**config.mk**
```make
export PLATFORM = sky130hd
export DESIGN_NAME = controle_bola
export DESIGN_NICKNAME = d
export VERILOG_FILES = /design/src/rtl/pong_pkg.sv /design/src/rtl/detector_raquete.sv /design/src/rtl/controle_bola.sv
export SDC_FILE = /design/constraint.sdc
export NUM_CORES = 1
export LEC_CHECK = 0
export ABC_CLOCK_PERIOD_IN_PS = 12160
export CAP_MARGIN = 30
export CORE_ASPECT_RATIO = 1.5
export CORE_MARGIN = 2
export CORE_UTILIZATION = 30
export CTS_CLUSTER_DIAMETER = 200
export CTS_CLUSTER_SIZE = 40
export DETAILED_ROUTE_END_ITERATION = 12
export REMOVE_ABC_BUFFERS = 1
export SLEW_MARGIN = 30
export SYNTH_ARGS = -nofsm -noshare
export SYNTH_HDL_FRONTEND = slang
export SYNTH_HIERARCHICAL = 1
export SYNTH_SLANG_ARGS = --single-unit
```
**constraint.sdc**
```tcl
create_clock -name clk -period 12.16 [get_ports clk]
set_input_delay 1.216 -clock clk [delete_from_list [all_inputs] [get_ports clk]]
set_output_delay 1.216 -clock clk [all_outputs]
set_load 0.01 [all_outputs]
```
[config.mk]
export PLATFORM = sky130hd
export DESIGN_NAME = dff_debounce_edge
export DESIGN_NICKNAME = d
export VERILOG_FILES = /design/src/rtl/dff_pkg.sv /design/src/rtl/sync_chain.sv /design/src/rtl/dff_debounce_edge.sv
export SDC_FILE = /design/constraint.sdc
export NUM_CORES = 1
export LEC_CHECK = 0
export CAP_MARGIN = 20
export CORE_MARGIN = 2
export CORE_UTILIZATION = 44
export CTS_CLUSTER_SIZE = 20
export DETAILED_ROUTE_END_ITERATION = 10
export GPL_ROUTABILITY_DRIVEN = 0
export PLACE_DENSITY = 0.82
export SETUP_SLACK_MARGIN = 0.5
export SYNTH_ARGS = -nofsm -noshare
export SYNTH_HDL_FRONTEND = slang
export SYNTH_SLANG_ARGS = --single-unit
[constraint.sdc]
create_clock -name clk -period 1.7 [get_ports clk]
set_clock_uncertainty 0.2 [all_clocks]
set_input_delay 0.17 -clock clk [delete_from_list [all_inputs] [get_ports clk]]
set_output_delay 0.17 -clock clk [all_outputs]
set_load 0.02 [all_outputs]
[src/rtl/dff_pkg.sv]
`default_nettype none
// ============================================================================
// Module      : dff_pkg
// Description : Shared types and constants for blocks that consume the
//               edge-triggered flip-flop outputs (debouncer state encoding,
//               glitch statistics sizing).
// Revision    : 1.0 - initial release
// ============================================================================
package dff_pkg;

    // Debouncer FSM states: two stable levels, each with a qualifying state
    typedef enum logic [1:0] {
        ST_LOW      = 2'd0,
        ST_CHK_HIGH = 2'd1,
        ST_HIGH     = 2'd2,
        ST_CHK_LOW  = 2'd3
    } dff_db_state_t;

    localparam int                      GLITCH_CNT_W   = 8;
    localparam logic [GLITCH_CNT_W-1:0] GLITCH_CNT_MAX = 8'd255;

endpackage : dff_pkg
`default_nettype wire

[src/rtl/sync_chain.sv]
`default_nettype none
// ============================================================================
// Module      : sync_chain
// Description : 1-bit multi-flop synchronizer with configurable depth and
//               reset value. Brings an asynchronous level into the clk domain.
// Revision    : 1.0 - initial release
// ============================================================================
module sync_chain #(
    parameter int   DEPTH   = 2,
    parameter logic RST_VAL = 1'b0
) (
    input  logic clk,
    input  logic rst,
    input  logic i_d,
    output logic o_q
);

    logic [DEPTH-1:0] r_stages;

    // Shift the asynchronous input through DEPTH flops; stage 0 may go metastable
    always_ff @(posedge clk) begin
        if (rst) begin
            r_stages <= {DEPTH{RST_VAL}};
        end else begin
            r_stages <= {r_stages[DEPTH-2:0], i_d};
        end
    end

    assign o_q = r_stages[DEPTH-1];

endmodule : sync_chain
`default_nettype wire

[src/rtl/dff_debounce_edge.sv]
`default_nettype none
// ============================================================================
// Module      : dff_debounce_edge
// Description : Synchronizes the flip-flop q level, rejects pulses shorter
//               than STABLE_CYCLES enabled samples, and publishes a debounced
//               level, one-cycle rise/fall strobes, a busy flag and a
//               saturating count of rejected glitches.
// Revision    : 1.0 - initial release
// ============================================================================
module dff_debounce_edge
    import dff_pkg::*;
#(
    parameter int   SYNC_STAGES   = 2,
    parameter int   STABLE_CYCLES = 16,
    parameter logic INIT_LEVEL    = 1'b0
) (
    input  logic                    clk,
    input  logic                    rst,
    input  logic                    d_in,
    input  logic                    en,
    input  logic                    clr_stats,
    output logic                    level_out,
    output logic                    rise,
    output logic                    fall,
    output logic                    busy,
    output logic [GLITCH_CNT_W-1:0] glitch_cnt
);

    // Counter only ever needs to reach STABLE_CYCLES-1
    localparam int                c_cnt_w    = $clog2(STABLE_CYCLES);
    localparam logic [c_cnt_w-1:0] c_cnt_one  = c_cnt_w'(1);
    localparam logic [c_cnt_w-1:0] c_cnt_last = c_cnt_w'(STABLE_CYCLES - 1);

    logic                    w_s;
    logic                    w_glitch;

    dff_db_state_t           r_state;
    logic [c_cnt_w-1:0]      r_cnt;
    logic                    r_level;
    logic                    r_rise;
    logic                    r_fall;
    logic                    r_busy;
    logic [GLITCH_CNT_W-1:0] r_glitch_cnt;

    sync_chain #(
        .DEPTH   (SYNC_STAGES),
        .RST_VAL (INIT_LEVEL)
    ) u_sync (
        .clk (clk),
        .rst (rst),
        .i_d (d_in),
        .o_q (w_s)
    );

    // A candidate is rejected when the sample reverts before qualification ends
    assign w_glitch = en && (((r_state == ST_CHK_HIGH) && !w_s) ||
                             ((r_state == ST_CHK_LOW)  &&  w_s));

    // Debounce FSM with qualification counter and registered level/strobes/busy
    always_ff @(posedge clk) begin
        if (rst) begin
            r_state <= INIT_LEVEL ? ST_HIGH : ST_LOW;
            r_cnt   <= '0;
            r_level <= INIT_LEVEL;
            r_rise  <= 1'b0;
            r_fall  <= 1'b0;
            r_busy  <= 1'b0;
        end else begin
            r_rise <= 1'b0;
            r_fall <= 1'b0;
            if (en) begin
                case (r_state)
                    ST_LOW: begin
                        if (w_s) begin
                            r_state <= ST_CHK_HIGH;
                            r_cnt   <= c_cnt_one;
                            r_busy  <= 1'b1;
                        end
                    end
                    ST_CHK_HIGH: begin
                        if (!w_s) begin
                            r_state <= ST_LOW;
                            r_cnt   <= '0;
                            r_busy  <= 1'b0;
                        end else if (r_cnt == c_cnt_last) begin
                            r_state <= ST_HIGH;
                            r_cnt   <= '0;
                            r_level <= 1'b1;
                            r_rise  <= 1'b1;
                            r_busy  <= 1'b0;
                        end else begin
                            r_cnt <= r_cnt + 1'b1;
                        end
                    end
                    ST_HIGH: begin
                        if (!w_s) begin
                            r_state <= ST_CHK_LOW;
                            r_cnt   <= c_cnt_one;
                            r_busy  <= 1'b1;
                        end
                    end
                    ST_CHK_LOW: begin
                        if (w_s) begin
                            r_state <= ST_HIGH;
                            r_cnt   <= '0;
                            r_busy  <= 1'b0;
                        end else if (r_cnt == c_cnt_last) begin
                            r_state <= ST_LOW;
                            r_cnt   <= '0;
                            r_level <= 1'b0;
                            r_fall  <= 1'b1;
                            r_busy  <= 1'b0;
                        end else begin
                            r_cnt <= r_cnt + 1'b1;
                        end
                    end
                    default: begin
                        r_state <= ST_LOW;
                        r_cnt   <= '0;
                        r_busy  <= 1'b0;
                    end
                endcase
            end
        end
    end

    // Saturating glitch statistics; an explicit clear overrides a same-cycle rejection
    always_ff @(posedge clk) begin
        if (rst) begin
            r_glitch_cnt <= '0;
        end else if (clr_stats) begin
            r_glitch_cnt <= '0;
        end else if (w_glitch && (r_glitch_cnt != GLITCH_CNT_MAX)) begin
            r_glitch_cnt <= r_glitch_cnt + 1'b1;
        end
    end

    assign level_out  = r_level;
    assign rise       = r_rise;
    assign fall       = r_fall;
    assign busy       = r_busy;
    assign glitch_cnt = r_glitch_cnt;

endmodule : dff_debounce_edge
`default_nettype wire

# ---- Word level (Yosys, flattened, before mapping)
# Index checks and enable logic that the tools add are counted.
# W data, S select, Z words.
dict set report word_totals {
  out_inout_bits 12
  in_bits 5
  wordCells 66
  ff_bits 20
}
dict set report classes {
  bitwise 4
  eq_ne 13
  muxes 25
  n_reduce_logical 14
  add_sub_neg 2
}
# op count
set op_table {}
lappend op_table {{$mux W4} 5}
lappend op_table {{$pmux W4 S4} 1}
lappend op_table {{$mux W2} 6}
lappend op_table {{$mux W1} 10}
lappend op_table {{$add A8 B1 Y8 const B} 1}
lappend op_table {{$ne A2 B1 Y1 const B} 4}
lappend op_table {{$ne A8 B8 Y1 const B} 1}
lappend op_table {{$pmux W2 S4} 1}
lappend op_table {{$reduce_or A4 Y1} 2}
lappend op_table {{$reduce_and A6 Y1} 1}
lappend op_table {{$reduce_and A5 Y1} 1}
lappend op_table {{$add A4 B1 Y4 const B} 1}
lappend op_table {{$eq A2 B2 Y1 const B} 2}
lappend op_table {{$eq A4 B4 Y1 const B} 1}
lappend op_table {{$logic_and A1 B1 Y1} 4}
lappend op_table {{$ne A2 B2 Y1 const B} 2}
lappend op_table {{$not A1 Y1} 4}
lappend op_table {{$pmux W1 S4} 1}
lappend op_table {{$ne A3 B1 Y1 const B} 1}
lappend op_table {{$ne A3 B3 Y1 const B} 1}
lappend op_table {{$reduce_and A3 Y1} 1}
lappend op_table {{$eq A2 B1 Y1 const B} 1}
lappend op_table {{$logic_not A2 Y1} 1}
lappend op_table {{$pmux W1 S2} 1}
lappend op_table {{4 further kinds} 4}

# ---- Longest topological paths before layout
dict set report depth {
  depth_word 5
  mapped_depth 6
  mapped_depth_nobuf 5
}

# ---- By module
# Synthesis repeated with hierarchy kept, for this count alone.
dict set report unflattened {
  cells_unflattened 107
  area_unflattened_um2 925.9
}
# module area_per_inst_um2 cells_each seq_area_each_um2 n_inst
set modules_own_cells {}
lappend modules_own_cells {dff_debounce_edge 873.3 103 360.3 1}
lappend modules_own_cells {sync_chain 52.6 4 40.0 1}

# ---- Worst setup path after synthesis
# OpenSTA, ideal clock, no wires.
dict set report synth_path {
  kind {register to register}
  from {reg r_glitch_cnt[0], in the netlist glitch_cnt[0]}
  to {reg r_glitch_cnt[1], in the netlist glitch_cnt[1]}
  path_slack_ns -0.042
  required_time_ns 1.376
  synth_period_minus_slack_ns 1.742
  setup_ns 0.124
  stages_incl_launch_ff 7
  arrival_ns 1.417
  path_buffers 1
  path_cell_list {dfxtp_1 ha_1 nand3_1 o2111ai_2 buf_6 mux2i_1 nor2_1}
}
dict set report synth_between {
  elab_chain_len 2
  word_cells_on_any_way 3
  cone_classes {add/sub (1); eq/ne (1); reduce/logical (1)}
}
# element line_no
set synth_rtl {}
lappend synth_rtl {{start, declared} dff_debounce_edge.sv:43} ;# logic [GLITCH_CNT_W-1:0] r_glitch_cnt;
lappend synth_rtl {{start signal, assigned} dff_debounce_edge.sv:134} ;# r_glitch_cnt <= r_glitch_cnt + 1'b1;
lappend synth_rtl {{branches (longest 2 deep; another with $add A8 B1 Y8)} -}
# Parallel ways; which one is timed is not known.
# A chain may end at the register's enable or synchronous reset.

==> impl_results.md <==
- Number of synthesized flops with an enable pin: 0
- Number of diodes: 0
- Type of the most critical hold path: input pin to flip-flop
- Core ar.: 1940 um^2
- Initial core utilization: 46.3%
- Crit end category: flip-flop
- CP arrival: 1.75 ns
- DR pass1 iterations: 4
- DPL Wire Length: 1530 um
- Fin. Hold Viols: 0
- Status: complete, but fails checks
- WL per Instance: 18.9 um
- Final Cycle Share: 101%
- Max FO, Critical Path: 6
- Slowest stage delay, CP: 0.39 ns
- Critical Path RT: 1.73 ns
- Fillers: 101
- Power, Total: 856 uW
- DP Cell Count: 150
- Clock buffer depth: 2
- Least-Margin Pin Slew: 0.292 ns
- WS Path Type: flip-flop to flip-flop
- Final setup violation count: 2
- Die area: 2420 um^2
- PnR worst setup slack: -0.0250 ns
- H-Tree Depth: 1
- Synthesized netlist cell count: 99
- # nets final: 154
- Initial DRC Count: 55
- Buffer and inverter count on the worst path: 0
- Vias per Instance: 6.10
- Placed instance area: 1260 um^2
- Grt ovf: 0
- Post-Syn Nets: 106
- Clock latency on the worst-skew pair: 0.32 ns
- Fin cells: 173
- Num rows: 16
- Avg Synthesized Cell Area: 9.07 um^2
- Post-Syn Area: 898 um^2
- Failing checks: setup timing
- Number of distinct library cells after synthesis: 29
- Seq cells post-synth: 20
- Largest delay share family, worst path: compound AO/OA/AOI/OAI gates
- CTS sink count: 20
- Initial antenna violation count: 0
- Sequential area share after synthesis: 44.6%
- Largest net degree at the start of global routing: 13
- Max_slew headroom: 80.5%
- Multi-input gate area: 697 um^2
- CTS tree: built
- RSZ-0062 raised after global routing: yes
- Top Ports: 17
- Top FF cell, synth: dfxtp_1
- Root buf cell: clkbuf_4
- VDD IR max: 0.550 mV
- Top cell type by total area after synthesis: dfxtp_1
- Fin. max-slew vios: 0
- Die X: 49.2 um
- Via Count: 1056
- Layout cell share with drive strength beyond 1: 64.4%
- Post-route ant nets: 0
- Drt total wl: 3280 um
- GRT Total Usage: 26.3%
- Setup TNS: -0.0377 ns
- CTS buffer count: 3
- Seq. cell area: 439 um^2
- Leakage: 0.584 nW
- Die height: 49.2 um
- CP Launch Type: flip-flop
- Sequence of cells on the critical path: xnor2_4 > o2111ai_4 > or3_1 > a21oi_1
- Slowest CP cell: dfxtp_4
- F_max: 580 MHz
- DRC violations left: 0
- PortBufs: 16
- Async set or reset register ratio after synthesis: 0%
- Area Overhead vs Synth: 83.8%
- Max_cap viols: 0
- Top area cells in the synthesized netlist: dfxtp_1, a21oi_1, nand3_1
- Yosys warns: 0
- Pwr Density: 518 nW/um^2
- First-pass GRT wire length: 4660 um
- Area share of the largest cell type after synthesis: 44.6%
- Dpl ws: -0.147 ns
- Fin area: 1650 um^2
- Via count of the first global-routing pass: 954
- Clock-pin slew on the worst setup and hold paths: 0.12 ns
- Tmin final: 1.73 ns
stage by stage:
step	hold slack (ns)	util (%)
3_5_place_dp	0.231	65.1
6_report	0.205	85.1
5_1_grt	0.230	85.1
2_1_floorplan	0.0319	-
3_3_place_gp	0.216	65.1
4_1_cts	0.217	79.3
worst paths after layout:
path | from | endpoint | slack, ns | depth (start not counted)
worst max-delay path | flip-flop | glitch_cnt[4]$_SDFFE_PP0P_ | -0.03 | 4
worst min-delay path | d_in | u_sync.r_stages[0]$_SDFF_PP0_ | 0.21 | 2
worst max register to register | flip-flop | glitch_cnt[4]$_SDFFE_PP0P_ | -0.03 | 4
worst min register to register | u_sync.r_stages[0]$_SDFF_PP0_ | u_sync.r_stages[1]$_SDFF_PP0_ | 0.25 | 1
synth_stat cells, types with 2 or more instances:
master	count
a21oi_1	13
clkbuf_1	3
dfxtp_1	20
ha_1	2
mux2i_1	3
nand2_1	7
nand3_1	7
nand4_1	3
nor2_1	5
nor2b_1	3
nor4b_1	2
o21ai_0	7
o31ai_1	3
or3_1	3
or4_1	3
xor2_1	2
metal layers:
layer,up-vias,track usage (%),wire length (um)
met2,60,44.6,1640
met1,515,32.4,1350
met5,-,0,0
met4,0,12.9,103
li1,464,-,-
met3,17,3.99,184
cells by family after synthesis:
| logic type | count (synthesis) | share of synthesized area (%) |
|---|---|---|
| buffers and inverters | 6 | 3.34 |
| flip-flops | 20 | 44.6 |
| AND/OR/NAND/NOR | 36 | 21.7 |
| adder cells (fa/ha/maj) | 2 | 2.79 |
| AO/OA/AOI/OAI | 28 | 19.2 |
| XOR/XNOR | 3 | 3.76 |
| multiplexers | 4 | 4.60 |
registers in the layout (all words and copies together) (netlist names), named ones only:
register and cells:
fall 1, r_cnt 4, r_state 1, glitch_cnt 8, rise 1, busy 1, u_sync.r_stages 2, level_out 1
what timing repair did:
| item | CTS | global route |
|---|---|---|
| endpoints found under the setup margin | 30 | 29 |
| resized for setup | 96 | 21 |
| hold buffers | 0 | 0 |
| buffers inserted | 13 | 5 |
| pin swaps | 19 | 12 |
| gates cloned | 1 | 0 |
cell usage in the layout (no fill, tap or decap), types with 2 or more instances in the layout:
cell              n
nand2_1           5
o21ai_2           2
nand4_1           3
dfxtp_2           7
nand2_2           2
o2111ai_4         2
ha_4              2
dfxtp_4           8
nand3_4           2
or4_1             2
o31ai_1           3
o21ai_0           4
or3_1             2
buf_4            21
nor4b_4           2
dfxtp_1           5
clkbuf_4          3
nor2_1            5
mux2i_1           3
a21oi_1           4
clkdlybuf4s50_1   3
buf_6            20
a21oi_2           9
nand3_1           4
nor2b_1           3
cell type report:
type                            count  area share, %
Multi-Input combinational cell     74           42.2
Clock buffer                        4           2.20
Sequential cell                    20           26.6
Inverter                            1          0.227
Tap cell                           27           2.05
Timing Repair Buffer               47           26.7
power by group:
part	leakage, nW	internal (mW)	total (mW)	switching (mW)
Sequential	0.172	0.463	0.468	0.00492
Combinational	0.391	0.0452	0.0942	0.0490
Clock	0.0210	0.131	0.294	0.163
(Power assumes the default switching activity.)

+--

## TASK
If the string "words" appears in a line of the entries, report the line.

## TASK ANSWER
# W data, S select, Z words.
registers in the layout (all words and copies together) (netlist names), named ones only:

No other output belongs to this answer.